TASK DESCRIPTION: From the line containing "worst paths after" down to the line containing "[path summary, 6_finish.rpt]" in the records below, reproduce every line exactly, ends included, and omit all others.

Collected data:
$ cat config.mk
export PLATFORM = sky130hd
export DESIGN_NAME = sig_div
export DESIGN_NICKNAME = d
export VERILOG_FILES = /design/src/rtl/sig_div.sv
export SDC_FILE = /design/constraint.sdc
export NUM_CORES = 1
export LEC_CHECK = 0
export ABC_AREA = 1
export CAP_MARGIN = 20
export CELL_PAD_IN_SITES_DETAIL_PLACEMENT = 1
export CELL_PAD_IN_SITES_GLOBAL_PLACEMENT = 1
export CORE_MARGIN = 3
export CORE_UTILIZATION = 41
export CTS_CLUSTER_DIAMETER = 120
export CTS_CLUSTER_SIZE = 40
export DETAILED_ROUTE_END_ITERATION = 12
export GPL_ROUTABILITY_DRIVEN = 0
export PLACE_DENSITY_LB_ADDON = 0.1
export REMOVE_ABC_BUFFERS = 1
export SLEW_MARGIN = 40
export SYNTH_ARGS = -nofsm -noshare
export SYNTH_HDL_FRONTEND = slang
export SYNTH_SLANG_ARGS = --single-unit
$ cat constraint.sdc
create_clock -name CLK -period 2.6 [get_ports CLK]
set_clock_uncertainty 0.2 [all_clocks]
set_input_delay 0.65 -clock CLK [delete_from_list [all_inputs] [get_ports CLK]]
set_output_delay 0.65 -clock CLK [all_outputs]
set_load 0.1 [all_outputs]
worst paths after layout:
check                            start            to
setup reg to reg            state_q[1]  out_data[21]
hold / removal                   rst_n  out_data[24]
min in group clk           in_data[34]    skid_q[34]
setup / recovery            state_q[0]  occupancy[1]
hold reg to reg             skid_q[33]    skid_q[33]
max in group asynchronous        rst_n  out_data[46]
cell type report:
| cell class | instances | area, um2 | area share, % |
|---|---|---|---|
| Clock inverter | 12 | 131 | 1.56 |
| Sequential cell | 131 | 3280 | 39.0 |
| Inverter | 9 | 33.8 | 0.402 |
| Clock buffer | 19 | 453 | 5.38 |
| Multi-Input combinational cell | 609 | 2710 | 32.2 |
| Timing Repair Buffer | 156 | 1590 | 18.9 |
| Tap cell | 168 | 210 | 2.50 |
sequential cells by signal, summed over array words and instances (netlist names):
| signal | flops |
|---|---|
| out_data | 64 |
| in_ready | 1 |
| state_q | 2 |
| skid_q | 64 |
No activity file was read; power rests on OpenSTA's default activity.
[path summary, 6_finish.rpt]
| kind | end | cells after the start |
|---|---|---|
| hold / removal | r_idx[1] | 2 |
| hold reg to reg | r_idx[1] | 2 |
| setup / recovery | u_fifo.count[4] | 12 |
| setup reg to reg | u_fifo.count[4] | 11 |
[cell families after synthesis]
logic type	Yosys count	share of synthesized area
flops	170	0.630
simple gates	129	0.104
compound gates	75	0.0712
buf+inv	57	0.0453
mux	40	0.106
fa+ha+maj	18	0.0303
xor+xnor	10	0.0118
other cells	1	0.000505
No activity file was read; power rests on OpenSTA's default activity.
### src/rtl/cla_pkg.sv
// Shared constants, propagate/generate pair type and 4-bit lookahead carry functions for cla_adder.
// Purely combinational helpers; no state.
package cla_pkg;

    localparam int GROUP_W       = 4;
    localparam int DEFAULT_WIDTH = 4;

    typedef struct packed {
        logic p;
        logic g;
    } pg_t;

    // Carry into each bit of a 4-bit group, fully expanded sum-of-products.
    function automatic logic [3:0] lookahead_carries(input pg_t [3:0] pg, input logic cin);
        logic [3:0] c;
        c[0] = cin;
        c[1] = pg[0].g | (pg[0].p & cin);
        c[2] = pg[1].g | (pg[1].p & pg[0].g) | (pg[1].p & pg[0].p & cin);
        c[3] = pg[2].g | (pg[2].p & pg[1].g) | (pg[2].p & pg[1].p & pg[0].g)
             | (pg[2].p & pg[1].p & pg[0].p & cin);
        return c;
    endfunction

    function automatic logic group_generate(input pg_t [3:0] pg);
        return pg[3].g | (pg[3].p & pg[2].g) | (pg[3].p & pg[2].p & pg[1].g)
             | (pg[3].p & pg[2].p & pg[1].p & pg[0].g);
    endfunction

endpackage

### src/rtl/cla_group4.sv
// 4-bit carry-lookahead group: sum plus group propagate/generate for the second level.
// Latency: combinational. Backpressure: none.
module cla_group4
    import cla_pkg::*;
(
    input  logic [3:0] a,
    input  logic [3:0] b,
    input  logic       cin,
    output logic [3:0] sum,
    output logic       grp_p,
    output logic       grp_g
);

    pg_t  [3:0] pg;
    logic [3:0] c;

    always_comb begin
        pg = '0;
        for (int i = 0; i < 4; i++) begin
            pg[i].p = a[i] ^ b[i];
            pg[i].g = a[i] & b[i];
        end
    end

    assign c = lookahead_carries(pg, cin);

    always_comb begin
        sum = '0;
        for (int i = 0; i < 4; i++) begin
            sum[i] = pg[i].p ^ c[i];
        end
    end

    assign grp_p = pg[3].p & pg[2].p & pg[1].p & pg[0].p;
    assign grp_g = group_generate(pg);

endmodule

### src/rtl/cla_adder.sv
// Registered two-level carry-lookahead adder {c_out, Output} = A + B + c_in; CLA_OVERFLOW_EN adds signed ovf.
// Latency: one clk edge when en=1. Backpressure: none; en=0 holds the result and drops ready.
module cla_adder
    import cla_pkg::*;
#(
    parameter int WIDTH = DEFAULT_WIDTH
) (
    input  logic             clk,
    input  logic             rst_n,
    input  logic             en,
    input  logic             c_in,
    input  logic [WIDTH-1:0] A,
    input  logic [WIDTH-1:0] B,
    output logic [WIDTH-1:0] Output,
    output logic             c_out,
`ifdef CLA_OVERFLOW_EN
    output logic             ovf,
`endif
    output logic             ready
);

    localparam int NG = WIDTH / GROUP_W;

    logic [NG-1:0]    gp;
    logic [NG-1:0]    gg;
    logic [NG:0]      gc;
    logic [WIDTH-1:0] sum;
    logic             acc;
    logic             term;

    for (genvar g = 0; g < NG; g++) begin : g_grp
        cla_group4 u_grp (
            .a     (A[g*GROUP_W +: GROUP_W]),
            .b     (B[g*GROUP_W +: GROUP_W]),
            .cin   (gc[g]),
            .sum   (sum[g*GROUP_W +: GROUP_W]),
            .grp_p (gp[g]),
            .grp_g (gg[g])
        );
    end

    // Second level: each group carry-in as a flat OR of products of group P/G and c_in.
    always_comb begin
        gc   = '0;
        acc  = 1'b0;
        term = 1'b0;
        for (int k = 0; k <= NG; k++) begin
            acc = c_in;
            for (int j = 0; j < k; j++) begin
                acc = acc & gp[j];
            end
            for (int j = 0; j < k; j++) begin
                term = gg[j];
                for (int m = j + 1; m < k; m++) begin
                    term = term & gp[m];
                end
                acc = acc | term;
            end
            gc[k] = acc;
        end
    end

    always_ff @(posedge clk or negedge rst_n) begin
        if (!rst_n) begin
            Output <= '0;
            c_out  <= 1'b0;
            ready  <= 1'b0;
`ifdef CLA_OVERFLOW_EN
            ovf    <= 1'b0;
`endif
        end else begin
            ready <= en;
            if (en) begin
                Output <= sum;
                c_out  <= gc[NG];
`ifdef CLA_OVERFLOW_EN
                // Carry into the MSB is recovered from its sum bit: c = a ^ b ^ s.
                ovf    <= A[WIDTH-1] ^ B[WIDTH-1] ^ sum[WIDTH-1] ^ gc[NG];
`endif
            end
        end
    end

endmodule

WRITTEN ANSWER:
worst paths after layout:
check                            start            to
setup reg to reg            state_q[1]  out_data[21]
hold / removal                   rst_n  out_data[24]
min in group clk           in_data[34]    skid_q[34]
setup / recovery            state_q[0]  occupancy[1]
hold reg to reg             skid_q[33]    skid_q[33]
max in group asynchronous        rst_n  out_data[46]
cell type report:
| cell class | instances | area, um2 | area share, % |
|---|---|---|---|
| Clock inverter | 12 | 131 | 1.56 |
| Sequential cell | 131 | 3280 | 39.0 |
| Inverter | 9 | 33.8 | 0.402 |
| Clock buffer | 19 | 453 | 5.38 |
| Multi-Input combinational cell | 609 | 2710 | 32.2 |
| Timing Repair Buffer | 156 | 1590 | 18.9 |
| Tap cell | 168 | 210 | 2.50 |
sequential cells by signal, summed over array words and instances (netlist names):
| signal | flops |
|---|---|
| out_data | 64 |
| in_ready | 1 |
| state_q | 2 |
| skid_q | 64 |
No activity file was read; power rests on OpenSTA's default activity.
[path summary, 6_finish.rpt]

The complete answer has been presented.